The plan envisages reducing the budget deficit to 2.3 percent of gross domestic product by 2015, from 8.9 percent in the last fiscal year as the United States, along with other major powers, struggles to right its economy after the world financial crisis and deep recession.
Republican Senator Judd Gregg and Democratic Senator Kent Conrad, both veterans of Washington's budget wars, voiced support for the plan at the commission meeting.
"I am prepared to support this plan and support it strongly," said Conrad, who is chairman of the Senate Budget Committee.
The plan still faced an uphill struggle in winning the support of 14 commission members, a threshold that would fulfill the commission's mandate and trigger a congressional vote on it.
DEEP DIVISIONS
Facing deep divisions among the 12 members of Congress on the panel, commission co-chairmen Erskine Bowles and Alan Simpson vowed that they will push for their tough plan.
"Al and I are not going to wimp out. For us, it's go big or go home ... We're not interested in 14 votes for a whitewash," said Bowles, who was chief of staff for Democratic President Bill Clinton.
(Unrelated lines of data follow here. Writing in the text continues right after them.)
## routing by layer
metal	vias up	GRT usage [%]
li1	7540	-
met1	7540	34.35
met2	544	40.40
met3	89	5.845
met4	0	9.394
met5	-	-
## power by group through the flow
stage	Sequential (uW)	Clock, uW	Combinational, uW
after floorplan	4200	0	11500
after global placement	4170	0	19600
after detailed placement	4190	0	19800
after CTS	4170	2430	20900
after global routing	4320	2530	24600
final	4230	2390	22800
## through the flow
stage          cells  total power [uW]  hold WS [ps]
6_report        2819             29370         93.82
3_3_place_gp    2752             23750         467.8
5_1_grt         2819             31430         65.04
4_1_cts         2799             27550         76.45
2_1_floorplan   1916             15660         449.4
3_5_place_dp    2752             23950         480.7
**src/rtl/toggle_cover_scheduler.sv**
```systemverilog
`default_nettype none
// ============================================================================
// Module   : toggle_cover_scheduler
// Purpose  : Collects first hits of a WIDTH-bit toggle-coverage vector into a
//            sticky bitmap. Each new hit is queued and drained one report per
//            handshake, lowest bit first, as an absolute cover index. Every
//            point is reported exactly once per clear epoch.
// Ports    : clock         - rising-edge clock
//            reset         - asynchronous active-low reset
//            valid         - per-bit toggle hits, sampled every edge
//            clear         - synchronous epoch clear (sticky + pending)
//            out_valid     - report available
//            out_ready     - consumer accepts the report
//            out_index     - COVER_INDEX + bit of the current report
//            hit_count     - distinct bits seen in the current epoch
//            pending_empty - nothing queued and no report outstanding
//            all_covered   - every bit seen in the current epoch
// Revision : 1.0 - initial release
// ============================================================================
module toggle_cover_scheduler #(
  parameter int          WIDTH       = 83,
  parameter int unsigned COVER_INDEX = 0,
  parameter int unsigned COVER_TOTAL = 38253,
  parameter int          CNT_W       = $clog2(WIDTH + 1)
) (
  input  logic              clock,
  input  logic              reset,
  input  logic [WIDTH-1:0]  valid,
  input  logic              clear,
  output logic              out_valid,
  input  logic              out_ready,
  output logic [63:0]       out_index,
  output logic [CNT_W-1:0]  hit_count,
  output logic              pending_empty,
  output logic              all_covered
);

  localparam int IDX_W = (WIDTH > 1) ? $clog2(WIDTH) : 1;

  // Configuration sanity check: the group must fit inside the cover space.
  if ((64'(COVER_INDEX) + 64'(WIDTH) > 64'(COVER_TOTAL)) || (WIDTH < 1)) begin : g_cfg_error
    $error("toggle_cover_scheduler: COVER_INDEX + WIDTH exceeds COVER_TOTAL or WIDTH < 1");
  end

  logic [WIDTH-1:0] seen;
  logic [WIDTH-1:0] pending;

  logic [WIDTH-1:0] base;
  logic [WIDTH-1:0] new_hits;
  logic [WIDTH-1:0] seen_next;
  logic [WIDTH-1:0] pending_next;
  logic [WIDTH-1:0] load_mask;
  logic [IDX_W-1:0] low_idx;
  logic             low_found;
  logic             slot_free;
  logic             load;
  logic [CNT_W-1:0] new_cnt;
  logic [CNT_W-1:0] hit_next;
  logic [63:0]      index_next;

  // Lowest set pending bit. Scanning downward lets the last match win, which
  // is the lowest index, without needing an early exit.
  always_comb begin
    low_idx   = '0;
    low_found = 1'b0;
    for (int i = WIDTH - 1; i >= 0; i--) begin
      if (pending[i]) begin
        low_idx   = IDX_W'(i);
        low_found = 1'b1;
      end
    end
  end

  // The loader works from the registered pending set only, so hits arriving
  // this cycle become reportable one cycle later. clear does not gate the
  // loader: a bit loaded in the clear cycle is still reported.
  assign slot_free = !out_valid || out_ready;
  assign load      = slot_free && low_found;
  assign load_mask = load ? (WIDTH'(1) << low_idx) : '0;

  assign base         = clear ? '0 : seen;
  assign new_hits     = valid & ~base;
  assign seen_next    = base | valid;
  assign pending_next = ((clear ? '0 : pending) & ~load_mask) | new_hits;
  assign index_next   = 64'(COVER_INDEX) + 64'(low_idx);

  always_comb begin
    new_cnt = '0;
    for (int i = 0; i < WIDTH; i++) begin
      new_cnt = new_cnt + CNT_W'(new_hits[i]);
    end
  end

  // hit_count never exceeds WIDTH, so CNT_W bits cannot overflow.
  assign hit_next = (clear ? '0 : hit_count) + new_cnt;

  always_ff @(posedge clock or negedge reset) begin
    if (!reset) begin
      seen      <= '0;
      pending   <= '0;
      hit_count <= '0;
      out_valid <= 1'b0;
      out_index <= '0;
    end else begin
      seen      <= seen_next;
      pending   <= pending_next;
      hit_count <= hit_next;
      if (slot_free) begin
        out_valid <= low_found;
        if (low_found) begin
          out_index <= index_next;
        end
      end
    end
  end

  assign pending_empty = (pending == '0) && !out_valid;
  assign all_covered   = &seen;

`ifndef SYNTHESIS
  // A stalled report must not change under the consumer.
  a_stall_stable : assert property (
    @(posedge clock) disable iff (!reset)
    (out_valid && !out_ready) |=> (out_valid && $stable(out_index))
  );
`endif

endmodule
`default_nettype wire

```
Simpson is a former Republican senator.
The plan came as Obama and Congress debated the fate of Bush-era tax cuts that played a key role, along with two costly wars and a financial crisis, in boosting the deficit to its present level near the highs set during World War II.
Extending those tax cuts would drive the deficit higher, and Obama has argued for letting them lapse for families earning more than $250,000 a year.
Republicans, who take control of the House of Representatives in January after November's Democratic election defeats, say letting any of them lapse would harm the economy.
The commission's revised plan in many ways resembles an original Nov. 10 draft released by Bowles and Simpson, but it cuts discretionary spending more aggressively, offers more alternatives to reforming the tax code, and softens proposed changes in Social Security pensions.
It represents an effort to build more support among Democratic and Republican lawmakers on the panel, who are divided over a range of tax and spending questions.
CAPITAL GAINS TAXES
The plan recommends capital gains and dividends be taxed at ordinary income tax rates — instead of the lower present rate of 15 percent — or taxed at a lower rate if paid for by higher rates of ordinary income tax.
As in the original draft, which was widely criticized, the revised version recommends lower corporate tax rates and calls for a 15-cent per gallon increase in the gasoline tax, with revenues to be devoted to transportation spending.
In a symbolic gesture, it calls for cutting the budgets of the White House and Congress by 15 percent and immediately freezing the salaries of members of Congress, along with a three-year freeze on non-military federal worker pay.